I don't think it's possible to get a perfectly blank-and-white definition
of what constitutes a bundled library. Of course there's always the obvious
cases where a project copies one in to their source tree more-or-less
verbatim.

That being said I think one thing that helps make it more clear is to look
at the guidelines in reverse, meaning why don't we allow/like bundled
libraries? Overall the primary drivers from the wiki page seems to be
security, so when dealing with the "grey area" perhaps looking at things
from a security perspective may help.

In the specific case I ran into one of the package suites I've been working
on technically bundles a modified copy of xmlrpcpp.

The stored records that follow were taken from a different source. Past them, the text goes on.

$ cat config.mk
export PLATFORM = sky130hd
export DESIGN_NAME = decode_buffer_ctrl
export DESIGN_NICKNAME = d
export VERILOG_FILES = /design/src/rtl/decode_buffer_ctrl.sv
export SDC_FILE = /design/constraint.sdc
export NUM_CORES = 1
export LEC_CHECK = 0
export CAP_MARGIN = 40
export CELL_PAD_IN_SITES_DETAIL_PLACEMENT = 0
export CELL_PAD_IN_SITES_GLOBAL_PLACEMENT = 2
export CORE_ASPECT_RATIO = 1.25
export CORE_MARGIN = 8
export CORE_UTILIZATION = 40
export CTS_CLUSTER_DIAMETER = 150
export DETAILED_ROUTE_END_ITERATION = 12
export MAX_ROUTING_LAYER = met4
export PLACE_DENSITY = 0.95
export SYNTH_ARGS = -nofsm -noshare
export SYNTH_HDL_FRONTEND = slang
export SYNTH_SLANG_ARGS = --single-unit
$ cat constraint.sdc
create_clock -name clk -period 12.11 [get_ports clk]
set_input_delay 2.422 -clock clk [delete_from_list [all_inputs] [get_ports clk]]
set_output_delay 2.422 -clock clk [all_outputs]
set_load 0.01 [all_outputs]
## config.mk

```make
export PLATFORM = sky130hd
export DESIGN_NAME = bram_drain_serializer_flat
export DESIGN_NICKNAME = d
export VERILOG_FILES = /design/src/rtl/bram_drain_serializer_if.sv /design/src/rtl/bram_drain_serializer.sv /design/src/flat_wrapper.sv
export SDC_FILE = /design/constraint.sdc
export NUM_CORES = 1
export LEC_CHECK = 0
export CORE_UTILIZATION = 52
export CTS_BUF_LIST = sky130_fd_sc_hd__clkbuf_8
export DETAILED_ROUTE_END_ITERATION = 7
export GPL_TIMING_DRIVEN = 0
export PLACE_DENSITY = 0.9
export SLEW_MARGIN = 20
export SYNTH_ARGS = -nofsm -noshare
export SYNTH_HDL_FRONTEND = slang
export SYNTH_SLANG_ARGS = --single-unit
```

## constraint.sdc

```tcl
create_clock -name clk -period 3.1 [get_ports clk]
set_input_delay 0.93 -clock clk [delete_from_list [all_inputs] [get_ports clk]]
set_output_delay 0.93 -clock clk [all_outputs]
set_load 0.02 [all_outputs]
```

## src/rtl/bram_drain_serializer_if.sv

```systemverilog
// Word stream from the BRAM drain serializer to the host readback path.
// Plain valid/ready handshake carrying one output word per beat.
interface bram_drain_serializer_if #(
    parameter int unsigned WORD_W = 32
);
    logic              m_valid;
    logic              m_ready;
    logic [WORD_W-1:0] m_data;

    modport master (output m_valid, output m_data, input m_ready);
    modport slave  (input m_valid, input m_data, output m_ready);
endinterface

```

## src/rtl/bram_drain_serializer.sv

```systemverilog
// Reads 256-bit activation BRAM lines and streams them out as 32-bit words,
// lowest word first, so host readback sees the original write order.
module bram_drain_serializer #(
    parameter int unsigned DATA_W       = 256,
    parameter int unsigned WORD_W       = 32,
    parameter int unsigned ADDR_W       = 11,
    parameter int unsigned READ_LATENCY = 2
) (
    input  logic                   clk,
    input  logic                   rst_n,
    input  logic                   start_drain,
    input  logic                   reset_addr_counter,
    input  logic [ADDR_W:0]        num_lines,
    output logic                   enb,
    output logic [ADDR_W-1:0]      addrb,
    input  logic [DATA_W-1:0]      doutb,
    output logic                   busy,
    output logic                   drain_done,
    bram_drain_serializer_if.master m
);

    localparam int unsigned LANES  = DATA_W / WORD_W;
    localparam int unsigned LANE_W = $clog2(LANES);
    localparam int unsigned CNT_W  = ADDR_W + 1;
    localparam int unsigned WAIT_W = 2;

    localparam logic [2:0] S_IDLE  = 3'd0;
    localparam logic [2:0] S_ISSUE = 3'd1;
    localparam logic [2:0] S_WAIT  = 3'd2;
    localparam logic [2:0] S_EMIT  = 3'd3;
    localparam logic [2:0] S_DONE  = 3'd4;

    logic [2:0]        state,      state_n;
    logic [ADDR_W-1:0] line_addr,  line_addr_n;
    logic [CNT_W-1:0]  lines_rem,  lines_rem_n;
    logic [LANE_W-1:0] lane,       lane_n;
    logic [WAIT_W-1:0] wait_cnt,   wait_cnt_n;
    logic [DATA_W-1:0] shreg,      shreg_n;
    logic              enb_n;
    logic              m_valid_q,  m_valid_n;
    logic              busy_n;
    logic              drain_done_n;

    assign addrb     = line_addr;
    assign m.m_valid = m_valid_q;
    // The low word of the shift register is always the beat on offer.
    assign m.m_data  = shreg[WORD_W-1:0];

    // Next-state and next-output logic
    always_comb begin
        state_n     = state;
        line_addr_n = line_addr;
        lines_rem_n = lines_rem;
        lane_n      = lane;
        wait_cnt_n  = wait_cnt;
        shreg_n     = shreg;

        case (state)
            S_IDLE: begin
                // Address clear takes effect before a coincident start.
                if (reset_addr_counter) begin
                    line_addr_n = '0;
                end
                if (start_drain) begin
                    if (num_lines != '0) begin
                        lines_rem_n = num_lines;
                        state_n     = S_ISSUE;
                    end else begin
                        state_n = S_DONE;
                    end
                end
            end
            S_ISSUE: begin
                wait_cnt_n = '0;
                state_n    = S_WAIT;
            end
            S_WAIT: begin
                if (wait_cnt == WAIT_W'(READ_LATENCY - 1)) begin
                    shreg_n = doutb;
                    lane_n  = '0;
                    state_n = S_EMIT;
                end else begin
                    wait_cnt_n = wait_cnt + WAIT_W'(1);
                end
            end
            S_EMIT: begin
                if (m_valid_q && m.m_ready) begin
                    shreg_n = shreg >> WORD_W;
                    lane_n  = lane + LANE_W'(1);
                    if (lane == LANE_W'(LANES - 1)) begin
                        line_addr_n = line_addr + ADDR_W'(1);
                        lines_rem_n = lines_rem - CNT_W'(1);
                        state_n     = (lines_rem == CNT_W'(1)) ? S_DONE : S_ISSUE;
                    end
                end
            end
            S_DONE: begin
                state_n = S_IDLE;
            end
            default: begin
                state_n = S_IDLE;
            end
        endcase

        enb_n        = (state_n == S_ISSUE);
        m_valid_n    = (state_n == S_EMIT);
        busy_n       = (state_n == S_ISSUE) || (state_n == S_WAIT) || (state_n == S_EMIT);
        drain_done_n = (state_n == S_DONE);
    end

    // State and registered outputs
    always_ff @(posedge clk or negedge rst_n) begin
        if (!rst_n) begin
            state      <= S_IDLE;
            line_addr  <= '0;
            lines_rem  <= '0;
            lane       <= '0;
            wait_cnt   <= '0;
            shreg      <= '0;
            enb        <= 1'b0;
            m_valid_q  <= 1'b0;
            busy       <= 1'b0;
            drain_done <= 1'b0;
        end else begin
            state      <= state_n;
            line_addr  <= line_addr_n;
            lines_rem  <= lines_rem_n;
            lane       <= lane_n;
            wait_cnt   <= wait_cnt_n;
            shreg      <= shreg_n;
            enb        <= enb_n;
            m_valid_q  <= m_valid_n;
            busy       <= busy_n;
            drain_done <= drain_done_n;
        end
    end

endmodule

```

## src/flat_wrapper.sv

```systemverilog
// flat-port wrapper written by rule: the top's interface ports become plain ports
module bram_drain_serializer_flat 
#(
    parameter int unsigned DATA_W       = 256,
    parameter int unsigned WORD_W       = 32,
    parameter int unsigned ADDR_W       = 11,
    parameter int unsigned READ_LATENCY = 2
)
  (clk, rst_n, start_drain, reset_addr_counter, num_lines, enb, addrb, doutb, busy, drain_done, m_m_valid, m_m_data, m_m_ready);
  bram_drain_serializer_if #(.WORD_W(WORD_W)) m_i ();
  input  logic clk;
  input  logic rst_n;
  input  logic start_drain;
  input  logic reset_addr_counter;
  input  logic [ADDR_W:0] num_lines;
  output logic enb;
  output logic [ADDR_W-1:0] addrb;
  input  logic [DATA_W-1:0] doutb;
  output logic busy;
  output logic drain_done;
  output wire logic [$bits(m_i.m_valid)-1:0] m_m_valid;
  output wire logic [$bits(m_i.m_data)-1:0] m_m_data;
  input wire logic [$bits(m_i.m_ready)-1:0] m_m_ready;
  assign m_m_valid = m_i.m_valid;
  assign m_m_data = m_i.m_data;
  assign m_i.m_ready = m_m_ready;
  bram_drain_serializer #(.DATA_W(DATA_W), .WORD_W(WORD_W), .ADDR_W(ADDR_W), .READ_LATENCY(READ_LATENCY)) u_core (.clk(clk), .rst_n(rst_n), .start_drain(start_drain), .reset_addr_counter(reset_addr_counter), .num_lines(num_lines), .enb(enb), .addrb(addrb), .doutb(doutb), .busy(busy), .drain_done(drain_done), .m(m_i));
endmodule
```

==> results.json, run 1 <==
{
  "place_inst": 2190,
  "fmax_ghz": 0.331,
  "synthFlopType": "dfrtp_1",
  "dr.first_iter.drc_count": 946,
  "r2r-end": "u_core.shreg[121]",
  "rows": 58,
  "reg2reg_depth": 7,
  "via_per_inst": 5.56,
  "powerDensity_nw_per_um2": 1010,
  "synth_enable_flop_cells": 0,
  "timing.critical_path.buf_inv": 4,
  "hp-class": "in -> async",
  "worstSetupPathType": "in -> reg",
  "stdcell_count": 2271,
  "port_buffers": 319,
  "grt_setup_unrepaired": "no",
  "yosysTopAreaCellShare": 0.547,
  "overflow": 0,
  "finalCritPeriodShare": 0.975,
  "synth.net_count": 1817,
  "worstSkewPairLatency_ns": 0.55,
  "postPlaceCellArea_um2": 17000,
  "drive_above_1_share": 0.0629,
  "synthToLayoutAreaGrowth_pct": 35.1,
  "fin_crit_ns": 3.02,
  "path_max_fanout": 10,
  "via_count": 12600,
  "worstPathCellList": "clkdlybuf4s50_1 -> and3_1 -> o21a_1 -> buf_2 -> clkbuf_1 -> clkbuf_1 -> a31oi_1",
  "leakage_uw": 0.00764,
  "ioPinCount": 320,
  "maxSlewViolCount": 0,
  "reg2reg_from": "u_core.state[1]",
  "start_kind": "input pin",
  "synth_top_cell_by_area": "dfrtp_1",
  "grt_util_met2": 0.546,
  "r2r_slack_ns": 0.17,
  "dp_hpwl_mm": 31.7,
  "clk_pin_slew_ns": 0.06,
  "worstPathRequired_ns": 3.48,
  "ys_seq_area_frac": 0.547,
  "end_kind": "register",
  "use_met1": 0.379,
  "grt_start_max_net_pins": 91,
  "die_area_um2": 26200,
  "fin_skew_ns": 0.0196,
  "slowest_delay_ns": 0.57,
  "final_cell_area_um2": 18000,
  "cts_buffers": 47,
  "cts_hold_buf": 0,
  "use_met3": 0.0539,
  "setup_viol": 0,
  "post-route-util": 0.716,
  "cts_root_buf": "clkbuf_8",
  "routed_wirelength_mm": 41.0,
  "grt_usage": 0.313,
  "clock-sinks": 291,
  "grt.busiest_layer": "met2",
  "place.gp.congestion": 0.878,
  "synth_cell_types": 57,
  "synth_seq_cells": 291,
  "ant_nets": 0,
  "drcViolationCount": 0,
  "ys_warn_count": 0,
  "cp_slowest_cell": "clkbuf_1",
  "ys_top_cells_by_area": "dfrtp_1 55%, nand2_1 13%, a31oi_1 11%",
  "critPathArrivalTime_ns": 3.40,
  "grt_pass1_vias": 12800,
  "tritoncts": "done",
  "ir_drop_uv": 519,
  "finalNetCount": 2188,
  "die_h_um": 162,
  "cpMostUsedCell": "clkbuf_1",
  "syn_area_um2": 13300,
  "postSynthAreaPerCell_um2": 8.65,
  "htree_levels": 2,
  "post_drt_wl_per_cell_um": 18.1,
  "syn_inst": 1538,
  "synthTopCellsByCount": "465 x nand2_1, 291 x dfrtp_1, 240 x nor2_1",
  "cap_viol_max_count": 0,
  "initial_core_util": 0.530,
  "cts-resized-gates": 0,
  "max_slew_margin": 0.387,
  "postCtsSetupBuffers": 0,
  "synthMostInstantiatedCell": "nand2_1",
  "first_pass_iters": 5,
  "die-width_um": 162,
  "crit_family": "buffers and inverters",
  "synth-async-reset-ratio": 1.00,
  "clk_path_buf_depth": 3,
  "worstMarginPinSlew_ns": 0.906,
  "power.total_uw": 18100,
  "grt_antenna_before_repair": 2,
  "status": "finished clean",
  "finalHoldViolCount": 0,
  "core-area_um2": 25100,
  "grt_pass1_wl_mm": 64.1
}
-- registers in the layout, indices dropped and copies added, names as in the netlist --
signal,count
u_core.lines_rem,12
u_core.lane,3
u_core.state,3
u_core.m.m_valid,1
u_core.drain_done,1
u_core.enb,1
u_core.wait_cnt,2
u_core.shreg,256
u_core.busy,1
u_core.addrb,11
-- report_power, final --
part / internal, uW / switching, uW / leakage (uW)
combinational: 3160 / 5030 / 0.00376
clock: 1900 / 1490 / 0.000550
sequential: 5530 / 973 / 0.00333
-- cell usage in the layout, fill, tap and decap left out, drive strengths merged, types with 3 or more instances in the layout --
master and instances:
clkdlybuf4s50 318, nand3 8, o221ai 4, buf 54
a21oi 6, or4 5, nor2b 4, clkinv 3
nor3 6, nand4 4, nand2 465, nor2 240
a221o 3, dfrtp 291, o21ai 10, a211oi 3
and3 5, inv 23, ha 6, or3 4
a22o 32, clkbuf 165, nor4 9, o31ai 3
a31oi 228, o2bb2ai 4, xnor2 4
-- layer usage --
metal / wire (um) / vias to the layer above
met5: 16 / -
met3: 3120 / 118
met2: 20300 / 594
li1: - / 5960
met4: 1710 / 2
met1: 15900 / 5949
-- cell families after synthesis --
logic type               share of synthesized area
flip-flops                                   0.547
AO/OA/AOI/OAI                                0.158
buffers and inverters                       0.0559
XOR/XNOR                                   0.00329
AND/OR/NAND/NOR                              0.228
multiplexers                               0.00150
adder cells (fa/ha/maj)                    0.00564
-- worst register-to-register path, cell delays in order (launching register included) --
cell and delay, ns:
dfrtp_1 0.40, buf_2 0.20, nand3b_1 0.23, clkbuf_1 0.51, clkbuf_1 0.76, clkbuf_1 0.45
nand2_1 0.10, a31oi_1 0.19
-- worst max-delay path by stage --
stage	start	endpoint	cells after the start
floorplan	start_drain	u_core.lines_rem[4]	5
global placement	rst_n	u_core.shreg[20]	1
detailed placement	m_m_ready	u_core.shreg[1]	7
CTS	m_m_ready	u_core.shreg[223]	7
global route	m_m_ready	u_core.shreg[1]	7
finish	m_m_ready	u_core.shreg[223]	7
-- metrics by stage --
stage               setup slack [ns]  hold WS (ns)  setup TNS [ns]
floorplan                      0.547         0.443               0
global placement              -10.73         0.454        -3150.86
detailed placement            -0.437         0.477          -47.92
CTS                            0.133         0.280               0
global route                  0.0249         0.301               0
finish                        0.0786         0.289               0
-- cell type report --
type	instances	area (um^2)
sequential	291	7280
fill	1913	7140
multi-input combinational	1085	5280
timing repair buffer	322	3280
clock buffer	64	881
buffer	151	702
tap	330	413
clock inverter	16	90.1
inverter	11	41.3
antenna	1	2.50
(Power assumes the default switching activity.)
==> run 2: changes to the inputs <==
- CELL_PAD_IN_SITES_DETAIL_PLACEMENT: unset -> 0
- CELL_PAD_IN_SITES_GLOBAL_PLACEMENT: unset -> 2
- CORE_UTILIZATION: 52 -> 30
- PLACE_DENSITY: 0.9 -> 0.89
- clock period: 3.1 -> 3.31 ns (I/O delays scaled with it)
==> run 2 against run 1 <==
  * Clock power rose by 8.8%
  * Core utilization fell by 29 points
  * Critical path type unchanged
  * Total power fell by 3.2%
  * Largest power group unchanged
  * Global-route usage fell by 11 points
  * Design area rose by 2.7%
  * Hold slack got worse by 0.0036 ns
  * Register-to-register slack improved by 0.25 ns
  * Critical path depth rose by 1
  * Cell count rose by 12%
  * Non-clock buffer count did not move
  * Sequential power fell by 6.8%
  * Wire length rose by 11%
==> results.json, run 2 (synthesis gave the netlist of run 1 again) <==
{
  "cap_viol_max_count": 0,
  "clock-sinks": 291,
  "dr.first_iter.drc_count": 560,
  "n_fill_cell": 4463,
  "cts_hold_buf": 0,
  "htree_levels": 2,
  "worstMarginPinSlew_ns": 1.03,
  "largest-register": "u_core.shreg",
  "status": "finished clean",
  "tritoncts": "done",
  "dp_hpwl_mm": 35.5,
  "postCtsSetupBuffers": 0,
  "seq_area_um2": 7280,
  "grt_usage": 0.204,
  "clk_pin_slew_ns": 0.06,
  "largest_reg_flops": 256,
  "r2r-end": "u_core.shreg[0]",
  "grt_pass1_wl_mm": 69.9,
  "clk_path_buf_depth": 3,
  "path_max_fanout": 10,
  "maxSlewViolCount": 0,
  "rows": 76,
  "finalHoldViolCount": 0,
  "initial_core_util": 0.306,
  "place.gp.congestion": 0.850,
  "setup_viol": 0,
  "setup_slack_ns": 0.388,
  "die_h_um": 213,
  "pre_cts_slack_ns": -0.546,
  "grt_setup_unrepaired": "no",
  "synthToLayoutAreaGrowth_pct": 38.8,
  "fin_crit_ns": 2.92,
  "hp-class": "in -> async",
  "grt_pass1_vias": 12700,
  "ant_nets": 0,
  "drcViolationCount": 0,
  "via_count": 12000,
  "final_cell_mix": "465 x nand2_1, 318 x clkdlybuf4s50_1, 291 x dfrtp_1",
  "ioPinCount": 320,
  "powerDensity_nw_per_um2": 949,
  "r2r_slack_ns": 0.42,
  "via_per_inst": 4.72,
  "final_common_cell": "nand2_1",
  "die-width_um": 213,
  "drive_above_1_share": 0.0716,
  "core-area_um2": 43500,
  "first_pass_iters": 5,
  "leakage_uw": 0.00773,
  "worstSkewPairLatency_ns": 0.62,
  "fmax_ghz": 0.342,
  "start_kind": "input pin",
  "grt_start_max_net_pins": 97,
  "critPathArrivalTime_ns": 3.43,
  "post-route-util": 0.425,
  "ir_drop_uv": 313,
  "worstPathRequired_ns": 3.82,
  "max_slew_margin": 0.306,
  "finalNetCount": 2193,
  "finalCritPeriodShare": 0.883,
  "reg2reg_depth": 7,
  "cts_root_buf": "clkbuf_8",
  "die_area_um2": 45200,
  "multi_input_area_um2": 5280,
  "overflow": 0,
  "routed_wirelength_mm": 45.5,
  "grt_antenna_before_repair": 12,
  "end_kind": "register",
  "reg2reg_from": "u_core.state[2]",
  "cts_buffers": 52,
  "fin_skew_ns": 0.0311,
  "port_buffers": 319,
  "post_drt_wl_per_cell_um": 17.9,
  "worstSetupPathType": "in -> reg"
}
-- run 2: report_power, final --
part	leakage, uW	internal (uW)	total [uW]	switching (uW)
logic	0.00376	2960	7760	4800
registers	0.00333	5180	6070	883
clock network	0.000632	2110	3700	1590
total	0.00773	10300	17500	7280
-- run 2: routing by layer --
layer	part of all wire	up-vias	track usage	wire length [um]
met5	0.0031	-	0	143
met4	0.029	22	0.0772	1310
met3	0.060	104	0.0507	2730
met2	0.48	314	0.350	22000
met1	0.42	5562	0.244	19300
li1	-	5996	-	-
-- run 2: how the worst max path moves through the flow --
stage                          startpoint             endpoint  slack, ns  cells past startpoint
final                           m_m_ready    u_core.shreg[137]       0.39                      8
after detailed placement        m_m_ready      u_core.shreg[3]      -0.55                      7
after global placement              rst_n      u_core.shreg[1]     -11.61                      1
after CTS                 u_core.state[2]    u_core.shreg[124]       0.12                      7
after global routing      u_core.state[2]    u_core.shreg[221]       0.14                      7
after floorplan               start_drain  u_core.lines_rem[4]       0.69                      5
-- run 2: final cells by class --
| type | instances | share of cell area |
|---|---|---|
| antenna | 1 | 0.000136 |
| buffer | 151 | 0.0381 |
| clock buffer | 66 | 0.0492 |
| clock inverter | 28 | 0.0126 |
| inverter | 11 | 0.00224 |
| multi-input combinational | 1085 | 0.286 |
| sequential | 291 | 0.394 |
| tap | 585 | 0.0396 |
| timing repair buffer | 322 | 0.178 |
-- run 2: per-stage QoR --
| stage | std cells | TNS, ns | area [um^2] | hold WS, ns | power (uW) |
|---|---|---|---|---|---|
| after floorplan | 1538 | 0 | 13300 | 0.443 | 11100 |
| after global placement | 2442 | -3421.81 | 17200 | 0.454 | 13900 |
| after detailed placement | 2445 | -51.77 | 17300 | 0.474 | 14100 |
| after CTS | 2539 | 0 | 18500 | 0.252 | 17800 |
| after global routing | 2539 | 0 | 18500 | 0.273 | 19100 |
| final | 2540 | 0 | 18500 | 0.285 | 17500 |
-- run 2: what timing repair did --
| item | 4_1_cts | 5_1_grt |
|---|---|---|
| setup endpoints to repair | 0 | 6 |
| resized for setup | 0 | 6 |
| hold endpoints to repair | 0 | 0 |
-- run 2: worst max-delay path: stages --
cell	delay, ns
clkdlybuf4s50_1	0.48
and3_1	0.21
o21a_1	0.21
buf_2	0.29
clkbuf_1	0.52
clkbuf_1	0.47
nor2_1	0.08
a31oi_1	0.17
==> run 3: changes to the inputs <==
- GPL_TIMING_DRIVEN: 0 -> 1
==> run 3 against run 2 <==
  * Die area did not move
  * Combinational power fell by 8.0%
  * Sequential cell count did not move
  * Via count down 3.8%
  * Critical path depth shrank 7
  * Cell count decreased by 4.7%
  * Maximum frequency is 7.0% higher
  * Core utilization fell by 1.1 points
  * Global-route usage decreased by 3.3 points
==> results.json, run 3 (synthesis gave the netlist of run 1 again) <==
{
  "n_fill_cell": 4452,
  "first_pass_iters": 5,
  "powerDensity_nw_per_um2": 914,
  "drive_above_1_share": 0.0660,
  "timing.critical_path.buf_inv": 1,
  "port_buffers": 319,
  "whs_ns": 0.351,
  "cts_buffers": 52,
  "path_max_fanout": 7,
  "grt_start_max_net_pins": 113,
  "clock-sinks": 291,
  "final_cell_mix": "465 x nand2_1, 318 x clkdlybuf4s50_1, 291 x dfrtp_1",
  "via_per_inst": 4.77,
  "cp_slowest_cell": "clkdlybuf4s50_1",
  "largest_reg_flops": 256,
  "postCtsSetupBuffers": 0,
  "post_drt_wl_per_cell_um": 16.0,
  "overflow": 0,
  "fin_crit_ns": 2.73,
  "cts_root_buf": "clkbuf_8",
  "htree_levels": 2,
  "cap_viol_max_count": 0,
  "clk_path_buf_depth": 3,
  "largest-register": "u_core.shreg",
  "hp-class": "in -> async",
  "drcViolationCount": 0,
  "grt_antenna_before_repair": 2,
  "initial_core_util": 0.306,
  "grt_setup_unrepaired": "no",
  "dr.first_iter.drc_count": 832,
  "routed_wirelength_mm": 38.8,
  "via_count": 11500,
  "grt_pass1_wl_mm": 61.2,
  "worstSetupPathType": "reg -> out",
  "ioPinCount": 320,
  "ir_drop_uv": 597,
  "maxSlewViolCount": 0,
  "die_h_um": 213,
  "grt_usage": 0.171,
  "place.gp.congestion": 0.805,
  "status": "finished clean",
  "die_area_um2": 45200,
  "core-area_um2": 43500,
  "post-route-util": 0.414,
  "start_kind": "register",
  "tritoncts": "done",
  "synthToLayoutAreaGrowth_pct": 35.2,
  "worstMarginPinSlew_ns": 0.787,
  "leakage_uw": 0.00758,
  "cts-resized-gates": 0,
  "crit_family": "buffers and inverters",
  "fmax_ghz": 0.366,
  "clk_pin_slew_ns": 0.06,
  "grt_pass1_vias": 11400,
  "dp_hpwl_mm": 26.8,
  "final_common_cell": "nand2_1",
  "finalCritPeriodShare": 0.825,
  "worstPathCellList": "clkdlybuf4s50_1",
  "critPathArrivalTime_ns": 1.74,
  "worstSkewPairLatency_ns": 0.62,
  "max_slew_margin": 0.475,
  "slowest_delay_ns": 0.65,
  "fin_skew_ns": 0.0342,
  "finalNetCount": 2078,
  "ant_nets": 0,
  "cts_hold_buf": 0,
  "worstPathRequired_ns": 2.32,
  "fin_tns_setup_ns": 0,
  "setup_viol": 0,
  "rows": 76,
  "finalHoldViolCount": 0,
  "end_kind": "output port",
  "die-width_um": 213
}
## run 3: changes by cell type in the layout (fill, tap and decap cells not counted), moves of 5 or more
cell / before / now
buf_2: 5 / 0
buf_12: 0 / 13
inv_1: 21 / 31
buf_4: 32 / 26
clkbuf_1: 98 / 0
clkbuf_8: 66 / 61
buf_1: 12 / 0
clkinv_2: 12 / 3
## run 3: final cells by class
| cell class | count | area, um^2 | area share |
|---|---|---|---|
| Sequential cell | 291 | 7280 | 0.405 |
| Multi-Input combinational cell | 1085 | 5300 | 0.294 |
| Timing Repair Buffer | 358 | 3650 | 0.203 |
| Clock buffer | 61 | 840 | 0.0467 |
| Tap cell | 585 | 732 | 0.0407 |
| Clock inverter | 26 | 136 | 0.00758 |
| Inverter | 11 | 41.3 | 0.00230 |
| Antenna cell | 3 | 7.51 | 0.000417 |
## run 3: metrics by stage
step	power [uW]	setup slack (ns)	area (um^2)	instances
after floorplan	11100	0.694	13300	1538
after global placement	13200	0.259	17000	2330
after detailed placement	13400	0.236	17000	2330
after CTS	16700	0.496	18000	2417
after global routing	17900	0.473	18000	2419
final	16400	0.580	18000	2420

However, it is quite
modified, upstream is dead, it's not already in Fedora, and the author I'm
working with only uses it for communication between his suite of programs
and has no intention of offering it as a separate library.

So again, from a security point of view:
- It's not in Fedora so there's no code/library duplication
- Upstream is dead so there's no one to send the code to upstream
- It's not going to get used by another package in Fedora because it's not
offered as a separate library.

The final determination during the review was that it was far enough into
the grey area to not be considered a bundled library and practically that
makes sense when you think about the requirement to add a virtual provide
to the package, in my case there's no upstream "name" to use due to the
amount of modification nor a specific version I could tie it to.

Don't know if this helps any with the discussion but just sharing my
experience dealing with package reviews.